**REQUIRED ACTION:** Reproduce the section of the listing that begins at the line containing "## how the worst" and finishes at the line containing "Tap cell: 136 / 170 / 0.0404". Include both end lines and nothing beyond them.

AVAILABLE RECORDS START

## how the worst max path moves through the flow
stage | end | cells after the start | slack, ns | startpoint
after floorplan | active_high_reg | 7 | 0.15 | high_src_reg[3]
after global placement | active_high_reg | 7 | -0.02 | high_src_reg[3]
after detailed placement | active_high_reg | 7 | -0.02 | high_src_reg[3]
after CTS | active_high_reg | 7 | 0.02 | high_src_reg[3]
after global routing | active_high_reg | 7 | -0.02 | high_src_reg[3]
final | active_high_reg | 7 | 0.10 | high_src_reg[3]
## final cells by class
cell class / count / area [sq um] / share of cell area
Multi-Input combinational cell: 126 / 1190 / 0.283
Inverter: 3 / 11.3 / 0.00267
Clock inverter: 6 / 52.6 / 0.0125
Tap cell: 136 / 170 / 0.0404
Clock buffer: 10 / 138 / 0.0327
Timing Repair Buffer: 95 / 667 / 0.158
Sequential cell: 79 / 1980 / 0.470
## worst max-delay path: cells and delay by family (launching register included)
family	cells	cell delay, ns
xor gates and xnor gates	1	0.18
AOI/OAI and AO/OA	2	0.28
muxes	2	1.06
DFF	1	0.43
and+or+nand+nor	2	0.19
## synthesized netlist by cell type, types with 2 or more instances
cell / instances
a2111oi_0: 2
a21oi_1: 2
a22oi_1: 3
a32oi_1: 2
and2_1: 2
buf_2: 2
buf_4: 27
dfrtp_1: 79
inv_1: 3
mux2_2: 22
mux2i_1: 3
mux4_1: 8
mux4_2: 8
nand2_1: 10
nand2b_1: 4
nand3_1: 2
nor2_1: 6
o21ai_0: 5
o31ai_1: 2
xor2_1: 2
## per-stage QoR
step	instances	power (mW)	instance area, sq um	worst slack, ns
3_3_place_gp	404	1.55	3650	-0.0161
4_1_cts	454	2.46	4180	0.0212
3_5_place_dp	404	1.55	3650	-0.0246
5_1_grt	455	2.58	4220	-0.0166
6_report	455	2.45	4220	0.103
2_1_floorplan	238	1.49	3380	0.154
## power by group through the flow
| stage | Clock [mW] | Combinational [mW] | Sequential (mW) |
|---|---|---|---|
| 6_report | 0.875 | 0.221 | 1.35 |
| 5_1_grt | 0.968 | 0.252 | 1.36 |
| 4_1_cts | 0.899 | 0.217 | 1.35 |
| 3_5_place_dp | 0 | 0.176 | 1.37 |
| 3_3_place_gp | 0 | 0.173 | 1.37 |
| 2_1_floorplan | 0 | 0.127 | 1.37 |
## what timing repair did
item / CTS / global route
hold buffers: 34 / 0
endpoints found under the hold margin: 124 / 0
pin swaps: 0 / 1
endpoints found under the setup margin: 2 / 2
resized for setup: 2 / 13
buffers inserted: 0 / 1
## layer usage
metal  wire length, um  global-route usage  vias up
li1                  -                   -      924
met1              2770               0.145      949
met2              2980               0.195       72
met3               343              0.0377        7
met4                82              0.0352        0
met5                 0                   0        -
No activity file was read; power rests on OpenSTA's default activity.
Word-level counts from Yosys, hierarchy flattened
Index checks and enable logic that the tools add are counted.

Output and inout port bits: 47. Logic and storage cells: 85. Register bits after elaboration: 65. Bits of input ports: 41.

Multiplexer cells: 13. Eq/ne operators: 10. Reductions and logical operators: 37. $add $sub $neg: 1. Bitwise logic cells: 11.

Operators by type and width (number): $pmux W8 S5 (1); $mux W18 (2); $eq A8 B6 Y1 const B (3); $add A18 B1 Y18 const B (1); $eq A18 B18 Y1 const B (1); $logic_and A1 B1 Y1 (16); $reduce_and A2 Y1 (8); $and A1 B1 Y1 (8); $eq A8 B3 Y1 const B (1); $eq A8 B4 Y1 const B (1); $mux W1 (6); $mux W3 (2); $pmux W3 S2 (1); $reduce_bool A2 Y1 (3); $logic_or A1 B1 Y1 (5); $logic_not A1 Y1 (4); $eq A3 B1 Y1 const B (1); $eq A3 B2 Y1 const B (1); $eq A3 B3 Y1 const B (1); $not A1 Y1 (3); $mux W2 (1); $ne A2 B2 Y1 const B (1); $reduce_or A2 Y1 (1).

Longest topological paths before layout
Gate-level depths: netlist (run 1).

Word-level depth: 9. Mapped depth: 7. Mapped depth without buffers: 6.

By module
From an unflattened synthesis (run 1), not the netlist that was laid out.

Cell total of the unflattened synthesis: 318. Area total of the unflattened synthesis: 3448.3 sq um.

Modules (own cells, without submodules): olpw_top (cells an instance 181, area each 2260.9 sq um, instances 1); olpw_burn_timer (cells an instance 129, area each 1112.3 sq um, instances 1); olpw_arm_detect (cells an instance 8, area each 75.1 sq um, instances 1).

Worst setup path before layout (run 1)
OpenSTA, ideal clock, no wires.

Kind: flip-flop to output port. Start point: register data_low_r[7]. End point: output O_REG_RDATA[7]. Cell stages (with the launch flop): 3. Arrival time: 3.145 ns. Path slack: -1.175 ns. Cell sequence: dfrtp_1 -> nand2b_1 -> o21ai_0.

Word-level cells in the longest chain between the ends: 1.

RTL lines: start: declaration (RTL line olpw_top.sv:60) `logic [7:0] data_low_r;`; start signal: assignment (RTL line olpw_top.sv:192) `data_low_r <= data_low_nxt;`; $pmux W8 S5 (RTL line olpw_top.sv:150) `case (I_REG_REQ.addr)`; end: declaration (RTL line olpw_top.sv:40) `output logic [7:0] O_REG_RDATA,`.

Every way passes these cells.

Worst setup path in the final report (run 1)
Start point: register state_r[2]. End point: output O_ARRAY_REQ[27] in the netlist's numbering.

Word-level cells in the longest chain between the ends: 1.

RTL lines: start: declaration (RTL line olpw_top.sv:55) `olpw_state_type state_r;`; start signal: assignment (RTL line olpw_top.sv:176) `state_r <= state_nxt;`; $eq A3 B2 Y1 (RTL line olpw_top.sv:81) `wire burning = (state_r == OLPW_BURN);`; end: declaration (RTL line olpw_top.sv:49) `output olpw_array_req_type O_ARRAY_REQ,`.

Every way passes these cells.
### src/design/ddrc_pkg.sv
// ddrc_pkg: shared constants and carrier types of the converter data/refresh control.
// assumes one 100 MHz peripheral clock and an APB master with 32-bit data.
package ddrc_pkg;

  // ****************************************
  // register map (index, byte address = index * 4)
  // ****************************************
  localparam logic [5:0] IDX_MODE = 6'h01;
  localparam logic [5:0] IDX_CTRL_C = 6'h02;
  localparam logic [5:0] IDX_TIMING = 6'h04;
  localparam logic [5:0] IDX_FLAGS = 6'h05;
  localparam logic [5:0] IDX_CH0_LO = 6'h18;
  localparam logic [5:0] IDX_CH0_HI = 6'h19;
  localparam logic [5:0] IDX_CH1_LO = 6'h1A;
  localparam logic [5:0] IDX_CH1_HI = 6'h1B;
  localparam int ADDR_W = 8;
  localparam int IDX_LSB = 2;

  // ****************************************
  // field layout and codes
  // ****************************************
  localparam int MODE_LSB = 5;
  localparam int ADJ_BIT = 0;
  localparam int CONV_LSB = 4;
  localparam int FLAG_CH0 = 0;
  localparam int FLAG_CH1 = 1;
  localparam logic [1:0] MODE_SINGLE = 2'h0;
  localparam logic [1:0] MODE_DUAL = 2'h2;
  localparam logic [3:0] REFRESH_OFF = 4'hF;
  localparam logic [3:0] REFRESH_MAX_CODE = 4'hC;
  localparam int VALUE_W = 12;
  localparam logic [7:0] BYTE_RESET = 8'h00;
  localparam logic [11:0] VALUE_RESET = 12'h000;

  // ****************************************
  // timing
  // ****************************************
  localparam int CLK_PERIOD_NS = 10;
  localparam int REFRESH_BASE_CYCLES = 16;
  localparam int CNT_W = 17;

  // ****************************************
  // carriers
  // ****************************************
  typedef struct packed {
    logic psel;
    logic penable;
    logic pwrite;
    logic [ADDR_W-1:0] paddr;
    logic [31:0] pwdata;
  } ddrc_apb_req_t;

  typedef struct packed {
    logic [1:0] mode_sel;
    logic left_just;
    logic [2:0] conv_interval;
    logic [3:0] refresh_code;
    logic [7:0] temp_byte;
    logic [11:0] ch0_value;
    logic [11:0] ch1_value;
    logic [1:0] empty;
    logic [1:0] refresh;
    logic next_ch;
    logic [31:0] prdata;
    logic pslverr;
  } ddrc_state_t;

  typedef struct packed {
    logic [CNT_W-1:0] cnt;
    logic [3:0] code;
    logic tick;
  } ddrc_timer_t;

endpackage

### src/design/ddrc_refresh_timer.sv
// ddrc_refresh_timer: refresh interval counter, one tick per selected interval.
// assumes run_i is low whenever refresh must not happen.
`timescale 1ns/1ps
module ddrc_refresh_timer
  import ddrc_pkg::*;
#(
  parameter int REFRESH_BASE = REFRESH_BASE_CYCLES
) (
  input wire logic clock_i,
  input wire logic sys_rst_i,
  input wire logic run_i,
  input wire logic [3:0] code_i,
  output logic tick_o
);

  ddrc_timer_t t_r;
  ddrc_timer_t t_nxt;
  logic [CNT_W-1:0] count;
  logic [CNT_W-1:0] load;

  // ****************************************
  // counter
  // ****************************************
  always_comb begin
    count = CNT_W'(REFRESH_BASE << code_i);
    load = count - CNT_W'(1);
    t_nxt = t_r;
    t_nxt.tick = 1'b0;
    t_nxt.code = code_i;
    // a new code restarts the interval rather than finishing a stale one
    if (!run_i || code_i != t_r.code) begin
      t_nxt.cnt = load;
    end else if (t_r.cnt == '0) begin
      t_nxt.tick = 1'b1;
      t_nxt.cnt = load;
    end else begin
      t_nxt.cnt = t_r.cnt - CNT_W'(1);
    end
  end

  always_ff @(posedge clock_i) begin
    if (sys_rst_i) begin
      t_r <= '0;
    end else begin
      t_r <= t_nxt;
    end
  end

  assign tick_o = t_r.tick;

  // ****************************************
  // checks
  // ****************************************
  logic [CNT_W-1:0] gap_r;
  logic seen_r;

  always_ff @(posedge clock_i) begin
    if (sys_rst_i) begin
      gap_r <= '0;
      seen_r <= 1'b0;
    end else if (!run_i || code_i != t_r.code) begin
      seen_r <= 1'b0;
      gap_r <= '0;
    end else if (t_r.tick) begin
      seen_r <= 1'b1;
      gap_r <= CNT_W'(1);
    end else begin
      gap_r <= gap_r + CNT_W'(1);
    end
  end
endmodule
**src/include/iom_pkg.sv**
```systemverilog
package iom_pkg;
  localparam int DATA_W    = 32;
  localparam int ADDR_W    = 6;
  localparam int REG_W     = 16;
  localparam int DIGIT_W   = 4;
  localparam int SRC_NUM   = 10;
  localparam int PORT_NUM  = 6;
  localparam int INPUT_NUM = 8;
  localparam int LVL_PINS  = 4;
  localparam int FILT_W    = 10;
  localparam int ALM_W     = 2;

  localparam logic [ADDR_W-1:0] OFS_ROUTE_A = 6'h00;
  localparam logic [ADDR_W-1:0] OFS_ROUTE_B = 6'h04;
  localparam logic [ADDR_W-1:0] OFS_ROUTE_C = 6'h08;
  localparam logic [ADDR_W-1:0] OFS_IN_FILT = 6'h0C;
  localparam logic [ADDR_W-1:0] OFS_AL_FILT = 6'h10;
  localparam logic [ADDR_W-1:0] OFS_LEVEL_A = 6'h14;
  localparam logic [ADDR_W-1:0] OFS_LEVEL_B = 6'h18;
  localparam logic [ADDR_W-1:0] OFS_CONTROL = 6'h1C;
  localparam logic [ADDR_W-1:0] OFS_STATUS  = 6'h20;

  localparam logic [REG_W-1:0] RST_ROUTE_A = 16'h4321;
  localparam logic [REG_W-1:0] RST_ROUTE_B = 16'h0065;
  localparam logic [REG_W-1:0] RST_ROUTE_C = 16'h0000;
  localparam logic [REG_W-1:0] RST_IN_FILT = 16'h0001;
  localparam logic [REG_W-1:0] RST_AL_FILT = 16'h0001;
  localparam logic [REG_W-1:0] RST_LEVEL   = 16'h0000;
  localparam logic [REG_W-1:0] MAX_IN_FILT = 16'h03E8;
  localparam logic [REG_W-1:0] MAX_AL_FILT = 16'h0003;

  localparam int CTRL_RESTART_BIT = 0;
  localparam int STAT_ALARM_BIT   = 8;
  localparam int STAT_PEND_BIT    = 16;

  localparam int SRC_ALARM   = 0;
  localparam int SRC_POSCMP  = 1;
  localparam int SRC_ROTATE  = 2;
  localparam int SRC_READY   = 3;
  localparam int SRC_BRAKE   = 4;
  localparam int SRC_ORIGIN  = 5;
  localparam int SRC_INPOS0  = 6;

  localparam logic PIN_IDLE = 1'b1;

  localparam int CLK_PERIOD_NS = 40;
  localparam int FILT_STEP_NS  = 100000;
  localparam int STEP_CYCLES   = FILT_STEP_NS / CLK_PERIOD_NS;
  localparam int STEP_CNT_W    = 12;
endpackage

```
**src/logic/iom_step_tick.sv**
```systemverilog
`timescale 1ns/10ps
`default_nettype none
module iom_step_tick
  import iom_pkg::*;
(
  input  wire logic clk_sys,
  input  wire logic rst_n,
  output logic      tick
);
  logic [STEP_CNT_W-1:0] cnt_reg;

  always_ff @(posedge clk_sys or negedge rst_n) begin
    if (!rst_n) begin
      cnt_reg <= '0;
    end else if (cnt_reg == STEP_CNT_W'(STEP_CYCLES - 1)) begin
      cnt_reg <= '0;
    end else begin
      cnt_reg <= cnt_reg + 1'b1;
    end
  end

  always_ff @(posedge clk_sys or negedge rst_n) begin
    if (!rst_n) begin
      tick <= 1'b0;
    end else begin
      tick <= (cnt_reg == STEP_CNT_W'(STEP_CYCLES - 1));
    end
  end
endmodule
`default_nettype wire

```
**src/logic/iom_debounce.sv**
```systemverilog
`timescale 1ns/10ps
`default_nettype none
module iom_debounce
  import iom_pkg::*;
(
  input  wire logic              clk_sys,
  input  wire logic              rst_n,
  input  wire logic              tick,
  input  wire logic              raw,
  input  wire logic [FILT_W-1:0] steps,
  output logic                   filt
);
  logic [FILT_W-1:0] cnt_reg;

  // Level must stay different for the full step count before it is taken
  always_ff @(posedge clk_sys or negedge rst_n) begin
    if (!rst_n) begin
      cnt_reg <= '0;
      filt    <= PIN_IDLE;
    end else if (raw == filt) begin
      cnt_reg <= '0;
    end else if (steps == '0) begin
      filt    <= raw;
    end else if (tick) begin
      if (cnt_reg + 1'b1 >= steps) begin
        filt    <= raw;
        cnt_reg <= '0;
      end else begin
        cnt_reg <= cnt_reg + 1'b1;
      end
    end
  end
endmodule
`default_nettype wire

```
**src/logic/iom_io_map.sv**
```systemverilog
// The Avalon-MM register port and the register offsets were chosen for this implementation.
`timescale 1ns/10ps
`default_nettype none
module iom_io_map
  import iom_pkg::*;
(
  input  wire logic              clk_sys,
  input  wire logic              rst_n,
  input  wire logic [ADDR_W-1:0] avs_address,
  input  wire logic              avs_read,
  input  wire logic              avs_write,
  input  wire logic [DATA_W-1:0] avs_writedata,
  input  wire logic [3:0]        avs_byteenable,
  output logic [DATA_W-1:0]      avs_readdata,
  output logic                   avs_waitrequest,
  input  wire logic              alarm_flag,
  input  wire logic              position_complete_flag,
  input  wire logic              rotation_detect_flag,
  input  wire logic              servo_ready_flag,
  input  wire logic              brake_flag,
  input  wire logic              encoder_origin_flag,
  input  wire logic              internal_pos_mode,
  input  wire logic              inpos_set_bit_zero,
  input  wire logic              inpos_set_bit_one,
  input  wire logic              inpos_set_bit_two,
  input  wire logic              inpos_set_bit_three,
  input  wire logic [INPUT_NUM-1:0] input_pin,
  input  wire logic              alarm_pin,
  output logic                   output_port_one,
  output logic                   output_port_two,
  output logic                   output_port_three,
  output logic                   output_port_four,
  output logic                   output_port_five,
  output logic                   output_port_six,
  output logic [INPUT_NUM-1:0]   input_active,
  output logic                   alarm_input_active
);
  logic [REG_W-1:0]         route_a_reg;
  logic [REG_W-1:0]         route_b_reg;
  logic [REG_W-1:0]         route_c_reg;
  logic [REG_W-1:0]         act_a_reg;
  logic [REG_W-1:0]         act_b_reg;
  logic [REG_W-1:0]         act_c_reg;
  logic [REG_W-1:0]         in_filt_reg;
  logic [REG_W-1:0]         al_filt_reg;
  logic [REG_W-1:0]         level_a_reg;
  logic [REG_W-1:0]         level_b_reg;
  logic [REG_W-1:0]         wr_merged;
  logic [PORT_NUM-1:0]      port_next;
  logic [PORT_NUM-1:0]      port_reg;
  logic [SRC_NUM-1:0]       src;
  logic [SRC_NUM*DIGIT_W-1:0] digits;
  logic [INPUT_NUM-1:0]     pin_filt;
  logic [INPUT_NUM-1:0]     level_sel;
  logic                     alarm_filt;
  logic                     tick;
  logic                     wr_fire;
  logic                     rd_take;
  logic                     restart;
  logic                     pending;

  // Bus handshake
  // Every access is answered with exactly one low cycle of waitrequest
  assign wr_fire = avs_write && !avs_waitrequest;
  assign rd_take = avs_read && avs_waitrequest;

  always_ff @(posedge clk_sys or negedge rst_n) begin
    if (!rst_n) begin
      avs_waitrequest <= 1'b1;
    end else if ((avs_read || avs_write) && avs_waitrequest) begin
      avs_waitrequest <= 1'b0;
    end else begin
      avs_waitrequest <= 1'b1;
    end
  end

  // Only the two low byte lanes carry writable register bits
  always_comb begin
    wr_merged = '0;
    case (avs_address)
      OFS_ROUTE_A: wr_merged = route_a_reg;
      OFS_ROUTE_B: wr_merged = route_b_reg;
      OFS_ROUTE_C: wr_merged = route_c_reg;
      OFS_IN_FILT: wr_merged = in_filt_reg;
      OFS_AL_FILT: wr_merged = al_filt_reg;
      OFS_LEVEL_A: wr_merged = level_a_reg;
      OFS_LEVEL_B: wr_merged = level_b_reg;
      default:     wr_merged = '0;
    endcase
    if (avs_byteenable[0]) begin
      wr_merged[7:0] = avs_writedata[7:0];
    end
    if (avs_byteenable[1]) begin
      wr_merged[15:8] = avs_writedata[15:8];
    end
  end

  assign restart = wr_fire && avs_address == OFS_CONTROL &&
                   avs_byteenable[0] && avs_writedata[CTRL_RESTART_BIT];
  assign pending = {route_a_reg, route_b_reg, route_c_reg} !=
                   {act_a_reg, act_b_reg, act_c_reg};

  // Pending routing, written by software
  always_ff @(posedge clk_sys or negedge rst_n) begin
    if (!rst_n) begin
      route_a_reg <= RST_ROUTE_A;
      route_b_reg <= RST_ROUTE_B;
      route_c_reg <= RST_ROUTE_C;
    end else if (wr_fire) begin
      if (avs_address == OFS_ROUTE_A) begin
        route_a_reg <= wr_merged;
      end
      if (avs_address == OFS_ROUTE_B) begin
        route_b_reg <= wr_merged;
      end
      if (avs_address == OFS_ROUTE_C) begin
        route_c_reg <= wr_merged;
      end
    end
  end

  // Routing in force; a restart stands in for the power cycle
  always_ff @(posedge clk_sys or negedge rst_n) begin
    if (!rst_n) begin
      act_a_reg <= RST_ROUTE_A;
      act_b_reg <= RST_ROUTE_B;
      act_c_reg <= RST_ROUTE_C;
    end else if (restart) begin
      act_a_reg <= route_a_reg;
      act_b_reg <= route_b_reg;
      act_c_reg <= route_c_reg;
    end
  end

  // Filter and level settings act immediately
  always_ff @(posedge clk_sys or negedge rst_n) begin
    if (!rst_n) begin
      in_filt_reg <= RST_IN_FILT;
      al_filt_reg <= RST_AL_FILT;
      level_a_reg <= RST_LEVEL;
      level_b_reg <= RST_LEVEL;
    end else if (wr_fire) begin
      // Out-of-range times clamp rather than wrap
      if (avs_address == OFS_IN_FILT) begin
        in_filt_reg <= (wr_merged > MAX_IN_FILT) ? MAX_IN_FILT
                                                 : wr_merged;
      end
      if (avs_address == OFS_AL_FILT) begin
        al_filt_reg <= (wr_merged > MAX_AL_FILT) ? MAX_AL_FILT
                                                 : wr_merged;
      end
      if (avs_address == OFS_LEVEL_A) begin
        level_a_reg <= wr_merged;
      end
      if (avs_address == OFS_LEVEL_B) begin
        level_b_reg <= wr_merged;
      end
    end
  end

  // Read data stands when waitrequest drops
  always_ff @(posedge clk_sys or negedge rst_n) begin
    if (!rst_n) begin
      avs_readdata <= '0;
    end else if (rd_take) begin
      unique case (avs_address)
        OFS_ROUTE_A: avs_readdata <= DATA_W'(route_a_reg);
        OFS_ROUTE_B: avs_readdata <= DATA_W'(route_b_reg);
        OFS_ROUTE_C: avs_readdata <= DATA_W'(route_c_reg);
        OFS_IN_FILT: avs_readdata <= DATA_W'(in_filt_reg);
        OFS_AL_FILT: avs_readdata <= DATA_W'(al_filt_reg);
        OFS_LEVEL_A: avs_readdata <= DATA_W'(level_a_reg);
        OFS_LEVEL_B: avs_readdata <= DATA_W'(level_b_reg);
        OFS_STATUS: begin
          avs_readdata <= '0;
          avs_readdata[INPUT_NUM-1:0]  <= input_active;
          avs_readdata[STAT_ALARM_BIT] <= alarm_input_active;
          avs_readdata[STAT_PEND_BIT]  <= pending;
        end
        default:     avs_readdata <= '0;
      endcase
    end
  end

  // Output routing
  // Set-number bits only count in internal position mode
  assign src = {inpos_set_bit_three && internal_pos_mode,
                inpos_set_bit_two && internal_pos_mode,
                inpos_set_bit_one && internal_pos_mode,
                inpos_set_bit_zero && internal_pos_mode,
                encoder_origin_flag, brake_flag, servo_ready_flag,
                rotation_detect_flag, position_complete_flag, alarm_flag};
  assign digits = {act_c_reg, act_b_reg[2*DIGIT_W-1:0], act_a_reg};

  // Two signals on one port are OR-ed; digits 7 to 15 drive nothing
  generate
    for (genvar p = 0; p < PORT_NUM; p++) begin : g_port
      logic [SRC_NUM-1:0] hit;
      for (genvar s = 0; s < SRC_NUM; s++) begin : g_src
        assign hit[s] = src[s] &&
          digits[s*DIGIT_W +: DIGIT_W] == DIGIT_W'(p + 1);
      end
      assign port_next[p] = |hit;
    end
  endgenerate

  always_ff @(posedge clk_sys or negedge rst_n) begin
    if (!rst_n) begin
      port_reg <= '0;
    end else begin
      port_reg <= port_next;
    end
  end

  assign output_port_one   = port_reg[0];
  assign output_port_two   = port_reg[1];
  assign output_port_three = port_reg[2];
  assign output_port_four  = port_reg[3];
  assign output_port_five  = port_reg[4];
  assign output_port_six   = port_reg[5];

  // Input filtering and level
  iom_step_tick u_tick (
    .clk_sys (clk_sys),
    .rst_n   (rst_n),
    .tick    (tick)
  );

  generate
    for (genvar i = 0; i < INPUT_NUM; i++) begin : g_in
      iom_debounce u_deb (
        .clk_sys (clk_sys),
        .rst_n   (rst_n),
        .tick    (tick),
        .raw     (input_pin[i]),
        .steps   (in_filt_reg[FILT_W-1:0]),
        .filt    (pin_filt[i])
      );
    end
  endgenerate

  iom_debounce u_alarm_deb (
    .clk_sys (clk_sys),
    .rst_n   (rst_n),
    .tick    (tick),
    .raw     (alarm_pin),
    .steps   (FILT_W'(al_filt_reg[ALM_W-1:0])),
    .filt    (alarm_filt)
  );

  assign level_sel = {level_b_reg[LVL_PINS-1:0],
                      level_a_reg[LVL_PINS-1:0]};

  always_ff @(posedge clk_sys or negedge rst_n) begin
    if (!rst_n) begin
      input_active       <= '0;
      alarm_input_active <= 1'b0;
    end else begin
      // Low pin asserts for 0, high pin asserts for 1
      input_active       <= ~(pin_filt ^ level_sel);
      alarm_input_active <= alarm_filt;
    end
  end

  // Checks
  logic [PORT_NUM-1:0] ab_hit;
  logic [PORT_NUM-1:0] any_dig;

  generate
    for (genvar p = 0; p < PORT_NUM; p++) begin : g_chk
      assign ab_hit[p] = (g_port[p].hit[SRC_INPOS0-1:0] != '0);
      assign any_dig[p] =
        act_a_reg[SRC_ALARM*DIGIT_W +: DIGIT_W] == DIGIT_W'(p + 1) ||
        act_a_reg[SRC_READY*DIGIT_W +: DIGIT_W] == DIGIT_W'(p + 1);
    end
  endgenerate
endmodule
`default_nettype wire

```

AVAILABLE RECORDS END
AVAILABLE RECORDS START

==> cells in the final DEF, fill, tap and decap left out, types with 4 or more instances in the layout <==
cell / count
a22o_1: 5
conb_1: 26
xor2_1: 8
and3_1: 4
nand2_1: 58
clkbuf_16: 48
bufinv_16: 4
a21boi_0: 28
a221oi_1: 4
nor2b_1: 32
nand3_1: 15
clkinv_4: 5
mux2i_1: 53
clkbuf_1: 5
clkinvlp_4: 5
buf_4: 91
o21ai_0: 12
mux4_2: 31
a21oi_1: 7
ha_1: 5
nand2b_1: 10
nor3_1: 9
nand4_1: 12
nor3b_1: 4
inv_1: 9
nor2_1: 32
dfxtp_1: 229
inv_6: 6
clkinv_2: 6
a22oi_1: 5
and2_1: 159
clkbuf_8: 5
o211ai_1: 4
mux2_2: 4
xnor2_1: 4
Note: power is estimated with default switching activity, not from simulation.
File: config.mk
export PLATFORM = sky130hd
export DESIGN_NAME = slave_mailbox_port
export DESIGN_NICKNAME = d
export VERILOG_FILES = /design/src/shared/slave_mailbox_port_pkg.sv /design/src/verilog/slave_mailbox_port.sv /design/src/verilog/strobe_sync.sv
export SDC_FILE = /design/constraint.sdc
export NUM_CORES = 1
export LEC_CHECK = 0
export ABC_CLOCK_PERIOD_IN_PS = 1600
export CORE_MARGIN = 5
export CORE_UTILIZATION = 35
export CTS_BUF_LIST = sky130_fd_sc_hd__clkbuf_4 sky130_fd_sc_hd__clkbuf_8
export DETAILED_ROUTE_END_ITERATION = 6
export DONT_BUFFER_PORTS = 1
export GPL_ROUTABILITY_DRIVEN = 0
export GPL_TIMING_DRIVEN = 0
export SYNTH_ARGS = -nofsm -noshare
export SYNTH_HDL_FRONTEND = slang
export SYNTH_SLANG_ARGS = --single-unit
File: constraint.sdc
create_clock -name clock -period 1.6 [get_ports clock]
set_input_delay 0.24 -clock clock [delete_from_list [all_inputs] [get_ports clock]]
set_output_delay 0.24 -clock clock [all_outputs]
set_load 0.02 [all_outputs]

AVAILABLE RECORDS END

**TASK RESULT:**
## how the worst max path moves through the flow
stage | end | cells after the start | slack, ns | startpoint
after floorplan | active_high_reg | 7 | 0.15 | high_src_reg[3]
after global placement | active_high_reg | 7 | -0.02 | high_src_reg[3]
after detailed placement | active_high_reg | 7 | -0.02 | high_src_reg[3]
after CTS | active_high_reg | 7 | 0.02 | high_src_reg[3]
after global routing | active_high_reg | 7 | -0.02 | high_src_reg[3]
final | active_high_reg | 7 | 0.10 | high_src_reg[3]
## final cells by class
cell class / count / area [sq um] / share of cell area
Multi-Input combinational cell: 126 / 1190 / 0.283
Inverter: 3 / 11.3 / 0.00267
Clock inverter: 6 / 52.6 / 0.0125
Tap cell: 136 / 170 / 0.0404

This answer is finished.